TASK GOAL:
In the material below, find every line with "transition" and pull it out.

THE DATA:
• • • •

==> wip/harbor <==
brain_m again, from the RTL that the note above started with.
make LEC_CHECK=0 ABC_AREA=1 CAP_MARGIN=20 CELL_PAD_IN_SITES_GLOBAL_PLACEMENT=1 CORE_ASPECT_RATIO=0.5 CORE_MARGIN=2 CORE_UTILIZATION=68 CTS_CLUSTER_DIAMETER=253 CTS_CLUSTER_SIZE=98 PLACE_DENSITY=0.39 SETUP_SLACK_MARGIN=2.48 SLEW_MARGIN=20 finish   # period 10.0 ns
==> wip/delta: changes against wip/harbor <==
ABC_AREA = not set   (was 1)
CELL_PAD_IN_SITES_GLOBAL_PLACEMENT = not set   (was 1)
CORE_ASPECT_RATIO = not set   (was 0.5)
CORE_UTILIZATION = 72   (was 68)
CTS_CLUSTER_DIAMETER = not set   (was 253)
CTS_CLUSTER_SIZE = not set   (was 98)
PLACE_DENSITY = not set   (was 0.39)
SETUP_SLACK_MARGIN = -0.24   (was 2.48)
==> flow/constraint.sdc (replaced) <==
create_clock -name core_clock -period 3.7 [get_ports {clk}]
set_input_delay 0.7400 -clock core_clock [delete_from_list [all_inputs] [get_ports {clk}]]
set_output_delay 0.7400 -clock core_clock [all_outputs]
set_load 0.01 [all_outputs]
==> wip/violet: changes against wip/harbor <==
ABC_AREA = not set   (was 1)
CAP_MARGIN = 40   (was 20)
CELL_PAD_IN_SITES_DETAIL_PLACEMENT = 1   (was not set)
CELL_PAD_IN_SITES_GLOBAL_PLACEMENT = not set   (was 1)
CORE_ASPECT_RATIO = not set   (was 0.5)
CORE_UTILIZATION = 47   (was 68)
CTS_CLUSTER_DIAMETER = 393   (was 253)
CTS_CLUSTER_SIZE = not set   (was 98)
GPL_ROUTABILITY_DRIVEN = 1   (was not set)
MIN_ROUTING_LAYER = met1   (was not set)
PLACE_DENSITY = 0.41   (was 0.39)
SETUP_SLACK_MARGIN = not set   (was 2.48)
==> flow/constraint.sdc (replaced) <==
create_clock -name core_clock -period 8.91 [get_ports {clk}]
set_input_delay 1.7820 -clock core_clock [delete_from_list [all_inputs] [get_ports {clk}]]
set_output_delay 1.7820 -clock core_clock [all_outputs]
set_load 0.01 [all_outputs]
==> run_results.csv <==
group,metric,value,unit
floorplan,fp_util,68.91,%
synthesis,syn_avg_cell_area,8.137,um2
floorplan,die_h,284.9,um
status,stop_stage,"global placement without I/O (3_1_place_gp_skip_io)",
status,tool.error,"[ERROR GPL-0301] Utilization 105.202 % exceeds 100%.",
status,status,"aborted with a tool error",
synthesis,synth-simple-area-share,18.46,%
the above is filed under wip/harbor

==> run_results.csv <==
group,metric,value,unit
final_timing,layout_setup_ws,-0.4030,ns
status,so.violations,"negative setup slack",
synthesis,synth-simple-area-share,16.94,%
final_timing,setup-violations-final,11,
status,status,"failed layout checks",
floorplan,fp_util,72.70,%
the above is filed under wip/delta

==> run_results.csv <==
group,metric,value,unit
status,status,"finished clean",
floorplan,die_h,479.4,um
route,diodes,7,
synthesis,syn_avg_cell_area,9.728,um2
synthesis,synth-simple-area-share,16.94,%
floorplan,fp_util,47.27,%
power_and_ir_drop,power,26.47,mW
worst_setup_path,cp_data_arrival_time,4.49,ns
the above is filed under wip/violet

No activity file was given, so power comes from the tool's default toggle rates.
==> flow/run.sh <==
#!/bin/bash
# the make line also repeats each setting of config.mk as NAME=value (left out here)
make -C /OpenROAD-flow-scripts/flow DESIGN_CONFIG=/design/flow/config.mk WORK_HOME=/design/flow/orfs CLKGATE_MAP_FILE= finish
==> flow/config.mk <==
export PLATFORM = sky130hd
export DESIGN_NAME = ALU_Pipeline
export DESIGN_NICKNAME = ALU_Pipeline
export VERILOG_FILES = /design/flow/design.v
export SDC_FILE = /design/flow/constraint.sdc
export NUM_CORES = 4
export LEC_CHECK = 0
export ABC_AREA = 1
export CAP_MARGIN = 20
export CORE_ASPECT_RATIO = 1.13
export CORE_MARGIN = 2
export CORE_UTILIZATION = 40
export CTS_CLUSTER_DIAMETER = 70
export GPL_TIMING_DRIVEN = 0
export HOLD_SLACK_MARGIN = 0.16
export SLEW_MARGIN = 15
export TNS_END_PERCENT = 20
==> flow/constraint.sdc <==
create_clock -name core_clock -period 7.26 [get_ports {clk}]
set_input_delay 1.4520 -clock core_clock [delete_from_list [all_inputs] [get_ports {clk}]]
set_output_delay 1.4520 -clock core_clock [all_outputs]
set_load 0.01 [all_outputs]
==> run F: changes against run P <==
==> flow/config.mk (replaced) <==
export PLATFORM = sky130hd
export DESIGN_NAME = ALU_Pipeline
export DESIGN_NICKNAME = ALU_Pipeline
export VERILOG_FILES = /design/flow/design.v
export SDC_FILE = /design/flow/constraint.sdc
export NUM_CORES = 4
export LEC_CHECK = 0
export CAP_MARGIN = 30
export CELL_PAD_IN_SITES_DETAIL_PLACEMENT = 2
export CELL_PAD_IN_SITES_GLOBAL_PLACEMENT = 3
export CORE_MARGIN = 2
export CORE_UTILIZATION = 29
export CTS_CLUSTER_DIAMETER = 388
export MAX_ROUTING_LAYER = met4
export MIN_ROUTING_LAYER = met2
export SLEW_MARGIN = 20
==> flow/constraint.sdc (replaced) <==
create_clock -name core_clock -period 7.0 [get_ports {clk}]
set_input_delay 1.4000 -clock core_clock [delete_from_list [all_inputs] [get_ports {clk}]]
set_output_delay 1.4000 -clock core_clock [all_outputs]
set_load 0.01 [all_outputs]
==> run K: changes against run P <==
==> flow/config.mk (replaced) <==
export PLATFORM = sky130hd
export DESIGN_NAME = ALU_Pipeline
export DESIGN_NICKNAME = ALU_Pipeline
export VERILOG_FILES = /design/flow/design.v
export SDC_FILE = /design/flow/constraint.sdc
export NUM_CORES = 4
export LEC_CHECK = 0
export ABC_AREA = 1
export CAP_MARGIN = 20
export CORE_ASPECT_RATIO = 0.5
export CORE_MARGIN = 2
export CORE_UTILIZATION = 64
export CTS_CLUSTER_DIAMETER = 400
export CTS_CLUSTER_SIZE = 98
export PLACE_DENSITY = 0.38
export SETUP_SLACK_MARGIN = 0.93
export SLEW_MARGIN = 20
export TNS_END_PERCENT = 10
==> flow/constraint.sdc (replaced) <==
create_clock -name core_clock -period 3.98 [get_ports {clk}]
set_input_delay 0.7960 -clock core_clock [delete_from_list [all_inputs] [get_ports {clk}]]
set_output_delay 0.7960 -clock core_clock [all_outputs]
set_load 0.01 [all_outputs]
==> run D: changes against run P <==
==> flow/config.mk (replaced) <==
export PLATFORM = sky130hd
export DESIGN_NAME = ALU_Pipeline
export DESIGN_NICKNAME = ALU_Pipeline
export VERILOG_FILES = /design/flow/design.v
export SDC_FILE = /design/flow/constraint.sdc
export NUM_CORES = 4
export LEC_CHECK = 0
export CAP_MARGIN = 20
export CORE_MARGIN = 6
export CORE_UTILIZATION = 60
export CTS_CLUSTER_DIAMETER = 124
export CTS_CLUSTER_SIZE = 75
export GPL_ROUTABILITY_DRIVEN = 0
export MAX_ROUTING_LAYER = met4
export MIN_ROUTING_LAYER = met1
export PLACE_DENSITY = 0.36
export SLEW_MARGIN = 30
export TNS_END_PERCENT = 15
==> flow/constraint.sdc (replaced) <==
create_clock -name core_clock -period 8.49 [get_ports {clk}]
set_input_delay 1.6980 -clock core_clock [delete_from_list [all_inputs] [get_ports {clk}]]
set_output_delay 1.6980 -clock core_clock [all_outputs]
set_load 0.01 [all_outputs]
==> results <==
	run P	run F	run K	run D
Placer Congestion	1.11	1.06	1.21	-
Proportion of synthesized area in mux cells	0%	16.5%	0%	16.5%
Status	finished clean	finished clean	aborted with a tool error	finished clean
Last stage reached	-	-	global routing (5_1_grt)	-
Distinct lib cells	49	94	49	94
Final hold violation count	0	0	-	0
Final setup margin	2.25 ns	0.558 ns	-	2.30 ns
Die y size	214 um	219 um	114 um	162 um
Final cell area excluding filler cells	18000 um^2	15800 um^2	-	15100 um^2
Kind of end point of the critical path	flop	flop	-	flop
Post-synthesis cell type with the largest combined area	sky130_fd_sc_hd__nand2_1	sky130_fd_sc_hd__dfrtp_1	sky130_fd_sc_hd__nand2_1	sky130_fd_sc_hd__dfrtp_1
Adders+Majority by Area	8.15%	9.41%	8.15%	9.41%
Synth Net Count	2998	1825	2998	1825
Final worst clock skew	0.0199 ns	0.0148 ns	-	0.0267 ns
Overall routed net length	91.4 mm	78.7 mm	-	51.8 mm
## ALU
module ALU #(
    parameter DATA_W = 32
)
(
    input                       i_clk,    
    input                       i_rst_n,  
    input                       i_valid,  
    input [DATA_W - 1 : 0]      i_A,      
    input [DATA_W - 1 : 0]      i_B,      
    input [         2 : 0]      i_inst,   
    output [2*DATA_W - 1 : 0]   o_data,   
    output                      o_done    
);
Size in the first run: about 3200 cells after synthesis, roughly 140 flip-flops, about 140 I/O pins, ~20000 um2 of cells after synthesis.
Settings: LEC_CHECK=0, ABC_AREA=1, CAP_MARGIN=5, CELL_PAD_IN_SITES_DETAIL_PLACEMENT=2, CELL_PAD_IN_SITES_GLOBAL_PLACEMENT=3, CORE_ASPECT_RATIO=1.14, CORE_MARGIN=4, CORE_UTILIZATION=36, GPL_ROUTABILITY_DRIVEN=1, MIN_ROUTING_LAYER=met2, SLEW_MARGIN=20, TNS_END_PERCENT=65; clock period 7.0 ns.
run.sh (not shown) runs the stock make flow with config.mk's settings and CLKGATE_MAP_FILE=.
==> next run, changes <==
ABC_AREA = unset   (was 1)
CAP_MARGIN = 40   (was 5)
CELL_PAD_IN_SITES_DETAIL_PLACEMENT = unset   (was 2)
CELL_PAD_IN_SITES_GLOBAL_PLACEMENT = 2   (was 3)
CORE_ASPECT_RATIO = 0.5   (was 1.14)
CORE_MARGIN = 2   (was 4)
CTS_CLUSTER_DIAMETER = 351   (was unset)
CTS_CLUSTER_SIZE = 60   (was unset)
GPL_ROUTABILITY_DRIVEN = unset   (was 1)
MIN_ROUTING_LAYER = unset   (was met2)
TNS_END_PERCENT = unset   (was 65)
Power came out lower by about 9%.
Worst hold slack got worse by 0.066 ns.
Non-clock buffer count came out higher by 12.
==> next run, changes <==
CAP_MARGIN = 20   (was 40)
CELL_PAD_IN_SITES_GLOBAL_PLACEMENT = unset   (was 2)
CORE_ASPECT_RATIO = unset   (was 0.5)
CORE_UTILIZATION = 72   (was 36)
CTS_CLUSTER_DIAMETER = unset   (was 351)
CTS_CLUSTER_SIZE = unset   (was 60)
SETUP_SLACK_MARGIN = 1.05   (was unset)
TNS_END_PERCENT = 5   (was unset)
clock period = 3.64 ns   (was 7.0 ns; I/O delays follow)
What happened: With this change the flow failed in 5_1_grt on GRT-0232; area after synthesis does not change; die size is lower by about 50%; synthesized cell count does not change.

========
Setup of run A:
Starting RTL as in the previous note.
Settings: LEC_CHECK=0, CAP_MARGIN=15, CORE_MARGIN=2, CORE_UTILIZATION=72, CTS_CLUSTER_DIAMETER=354, CTS_CLUSTER_SIZE=99, PLACE_DENSITY=0.37, SETUP_SLACK_MARGIN=-0.1, SLEW_MARGIN=20; clock period 3.66 ns.
[run A] flow finished | final checks: failed | reasons: setup timing
Inputs modified between run A and run B:
Settings: PLACE_DENSITY removed (was 0.37); CAP_MARGIN changed from 15 to 20; TNS_END_PERCENT newly set to 60; CORE_UTILIZATION changed from 72 to 70; CTS_CLUSTER_SIZE changed from 99 to 37; CTS_CLUSTER_DIAMETER changed from 354 to 29; SETUP_SLACK_MARGIN changed from -0.1 to 0.5; the clock period (ns, I/O delays scaled along) changed from 3.66 to 3.49.
### Flow results
Synthesized area came out exactly the same in run A and run B.
Run B — count of standard-cell rows 1 higher, run A as reference
Summary of run B over run A: total clock buffers created by CTS stayed essentially flat, AND-OR/OR-AND share of the synthesized area closely matched the old numbers, number of top-level pins held, fraction of registers with async set or reset after synthesis stayed essentially flat, post-CTS setup-driven buffer insertion count higher.
Status(run B) = ERROR, stage = global routing
Sort run A and run B by post-cts repair resize count, descending, and run B comes first.
From run B to run A, number of standard cells after synthesis did not move at all.
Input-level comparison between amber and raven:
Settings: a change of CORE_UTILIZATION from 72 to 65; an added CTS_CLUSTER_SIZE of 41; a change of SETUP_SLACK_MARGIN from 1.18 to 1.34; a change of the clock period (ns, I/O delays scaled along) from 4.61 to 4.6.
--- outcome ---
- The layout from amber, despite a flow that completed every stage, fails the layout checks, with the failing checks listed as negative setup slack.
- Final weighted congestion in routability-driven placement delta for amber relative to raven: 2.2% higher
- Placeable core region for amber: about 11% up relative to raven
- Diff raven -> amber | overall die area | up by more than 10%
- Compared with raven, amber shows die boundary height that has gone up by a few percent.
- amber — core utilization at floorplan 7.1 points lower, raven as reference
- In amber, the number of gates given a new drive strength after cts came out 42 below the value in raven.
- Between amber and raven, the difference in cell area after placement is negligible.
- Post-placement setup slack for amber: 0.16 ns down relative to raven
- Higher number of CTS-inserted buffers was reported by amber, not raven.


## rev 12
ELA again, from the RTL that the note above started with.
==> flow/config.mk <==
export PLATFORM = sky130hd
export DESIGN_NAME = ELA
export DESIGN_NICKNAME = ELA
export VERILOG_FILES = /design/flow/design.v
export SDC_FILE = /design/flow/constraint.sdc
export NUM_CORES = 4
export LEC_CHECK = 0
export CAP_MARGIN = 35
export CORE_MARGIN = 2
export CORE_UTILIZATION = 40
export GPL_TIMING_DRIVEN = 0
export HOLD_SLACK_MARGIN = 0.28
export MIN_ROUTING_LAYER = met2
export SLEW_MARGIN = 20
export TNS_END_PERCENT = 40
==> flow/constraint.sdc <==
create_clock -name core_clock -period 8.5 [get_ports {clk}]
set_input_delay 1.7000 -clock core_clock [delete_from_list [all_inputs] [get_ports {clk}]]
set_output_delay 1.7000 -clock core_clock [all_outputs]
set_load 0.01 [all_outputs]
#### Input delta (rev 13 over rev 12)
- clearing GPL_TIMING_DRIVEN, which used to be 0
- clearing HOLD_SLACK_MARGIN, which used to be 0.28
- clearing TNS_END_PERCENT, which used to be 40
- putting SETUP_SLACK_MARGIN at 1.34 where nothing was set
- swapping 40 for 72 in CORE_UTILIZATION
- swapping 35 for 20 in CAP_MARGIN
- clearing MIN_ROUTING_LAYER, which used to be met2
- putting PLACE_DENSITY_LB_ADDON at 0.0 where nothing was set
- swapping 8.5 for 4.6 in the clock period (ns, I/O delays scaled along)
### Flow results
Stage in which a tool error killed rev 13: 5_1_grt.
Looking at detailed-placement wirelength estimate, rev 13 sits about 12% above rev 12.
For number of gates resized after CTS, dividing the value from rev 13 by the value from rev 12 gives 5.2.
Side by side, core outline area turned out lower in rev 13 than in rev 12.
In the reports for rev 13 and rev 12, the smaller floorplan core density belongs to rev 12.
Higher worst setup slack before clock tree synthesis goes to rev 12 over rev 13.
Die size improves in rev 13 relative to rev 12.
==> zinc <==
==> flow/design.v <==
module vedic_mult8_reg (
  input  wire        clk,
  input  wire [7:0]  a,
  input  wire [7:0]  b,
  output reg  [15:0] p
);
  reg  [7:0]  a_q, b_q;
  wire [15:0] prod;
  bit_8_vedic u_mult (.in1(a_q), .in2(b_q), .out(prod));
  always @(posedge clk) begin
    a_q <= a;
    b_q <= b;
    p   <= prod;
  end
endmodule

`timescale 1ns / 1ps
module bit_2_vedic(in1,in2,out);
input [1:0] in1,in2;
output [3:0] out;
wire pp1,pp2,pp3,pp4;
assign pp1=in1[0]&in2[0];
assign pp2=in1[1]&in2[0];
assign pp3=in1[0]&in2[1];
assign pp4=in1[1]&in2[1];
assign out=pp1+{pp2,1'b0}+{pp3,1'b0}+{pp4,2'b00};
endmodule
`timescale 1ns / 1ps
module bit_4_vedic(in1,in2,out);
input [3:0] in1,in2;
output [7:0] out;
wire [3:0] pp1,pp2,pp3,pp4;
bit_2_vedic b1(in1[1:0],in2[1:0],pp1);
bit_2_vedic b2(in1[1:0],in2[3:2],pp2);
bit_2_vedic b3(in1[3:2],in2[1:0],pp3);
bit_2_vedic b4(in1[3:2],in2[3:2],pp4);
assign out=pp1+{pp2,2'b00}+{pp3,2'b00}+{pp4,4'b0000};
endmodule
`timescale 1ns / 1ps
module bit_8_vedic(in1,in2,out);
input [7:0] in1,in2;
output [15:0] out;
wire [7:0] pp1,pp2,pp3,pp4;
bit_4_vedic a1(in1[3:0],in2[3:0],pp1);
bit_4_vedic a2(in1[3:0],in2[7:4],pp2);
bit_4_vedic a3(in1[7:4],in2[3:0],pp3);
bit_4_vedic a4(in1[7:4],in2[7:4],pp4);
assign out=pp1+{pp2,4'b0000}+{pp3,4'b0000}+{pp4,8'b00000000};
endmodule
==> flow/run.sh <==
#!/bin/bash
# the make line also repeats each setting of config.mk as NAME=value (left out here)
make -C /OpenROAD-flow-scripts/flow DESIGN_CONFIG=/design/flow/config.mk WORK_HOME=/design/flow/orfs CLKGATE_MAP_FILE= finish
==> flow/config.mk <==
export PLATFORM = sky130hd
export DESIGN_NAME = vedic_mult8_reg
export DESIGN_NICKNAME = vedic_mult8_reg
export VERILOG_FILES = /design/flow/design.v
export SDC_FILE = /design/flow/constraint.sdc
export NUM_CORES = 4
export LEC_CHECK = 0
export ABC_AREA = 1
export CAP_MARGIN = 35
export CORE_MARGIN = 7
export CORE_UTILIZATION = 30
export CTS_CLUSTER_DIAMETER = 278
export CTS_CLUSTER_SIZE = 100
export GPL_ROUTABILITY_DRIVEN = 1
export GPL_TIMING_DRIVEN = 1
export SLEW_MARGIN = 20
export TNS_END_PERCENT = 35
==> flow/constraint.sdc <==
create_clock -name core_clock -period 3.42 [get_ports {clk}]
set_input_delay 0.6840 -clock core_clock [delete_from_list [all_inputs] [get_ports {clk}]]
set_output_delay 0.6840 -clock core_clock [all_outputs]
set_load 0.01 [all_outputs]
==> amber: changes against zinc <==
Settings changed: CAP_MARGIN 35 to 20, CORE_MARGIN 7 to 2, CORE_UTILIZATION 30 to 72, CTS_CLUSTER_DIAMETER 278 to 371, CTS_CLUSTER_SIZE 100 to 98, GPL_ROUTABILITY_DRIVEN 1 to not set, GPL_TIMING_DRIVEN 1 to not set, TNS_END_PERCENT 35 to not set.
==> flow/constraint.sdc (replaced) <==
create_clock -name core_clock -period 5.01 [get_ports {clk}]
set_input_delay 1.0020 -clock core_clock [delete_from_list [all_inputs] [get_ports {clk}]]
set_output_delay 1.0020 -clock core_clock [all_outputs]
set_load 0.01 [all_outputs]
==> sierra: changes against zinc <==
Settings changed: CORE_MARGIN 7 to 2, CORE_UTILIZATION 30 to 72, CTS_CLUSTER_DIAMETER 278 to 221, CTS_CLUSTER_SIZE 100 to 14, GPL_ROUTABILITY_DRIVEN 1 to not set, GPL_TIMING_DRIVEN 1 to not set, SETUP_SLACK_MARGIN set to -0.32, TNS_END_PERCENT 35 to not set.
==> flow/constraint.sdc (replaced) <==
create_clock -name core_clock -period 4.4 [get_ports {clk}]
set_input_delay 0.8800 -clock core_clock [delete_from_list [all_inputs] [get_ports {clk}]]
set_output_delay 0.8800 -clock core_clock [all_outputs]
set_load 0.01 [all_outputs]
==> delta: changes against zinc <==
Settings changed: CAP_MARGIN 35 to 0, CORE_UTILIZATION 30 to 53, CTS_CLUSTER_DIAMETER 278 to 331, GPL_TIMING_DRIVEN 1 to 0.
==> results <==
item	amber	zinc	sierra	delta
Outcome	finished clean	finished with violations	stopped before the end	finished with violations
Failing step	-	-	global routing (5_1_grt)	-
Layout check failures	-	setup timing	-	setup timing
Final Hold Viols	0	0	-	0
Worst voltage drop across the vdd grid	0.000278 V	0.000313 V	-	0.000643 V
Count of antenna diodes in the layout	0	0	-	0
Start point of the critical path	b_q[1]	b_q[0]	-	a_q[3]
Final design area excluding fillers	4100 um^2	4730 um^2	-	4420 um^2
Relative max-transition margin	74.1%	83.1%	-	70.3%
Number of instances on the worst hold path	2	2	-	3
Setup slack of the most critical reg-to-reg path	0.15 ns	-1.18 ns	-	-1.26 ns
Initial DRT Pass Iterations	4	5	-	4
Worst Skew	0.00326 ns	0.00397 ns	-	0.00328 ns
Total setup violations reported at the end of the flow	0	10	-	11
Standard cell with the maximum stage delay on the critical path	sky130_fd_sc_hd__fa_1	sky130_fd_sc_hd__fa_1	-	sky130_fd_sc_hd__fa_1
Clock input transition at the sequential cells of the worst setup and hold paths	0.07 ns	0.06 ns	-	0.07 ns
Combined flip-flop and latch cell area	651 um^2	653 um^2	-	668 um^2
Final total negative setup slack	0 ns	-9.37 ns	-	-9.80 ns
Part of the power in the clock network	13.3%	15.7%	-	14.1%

• • • •

FINISHED EXERCISE:
Relative max-transition margin	74.1%	83.1%	-	70.3%
Clock input transition at the sequential cells of the worst setup and hold paths	0.07 ns	0.06 ns	-	0.07 ns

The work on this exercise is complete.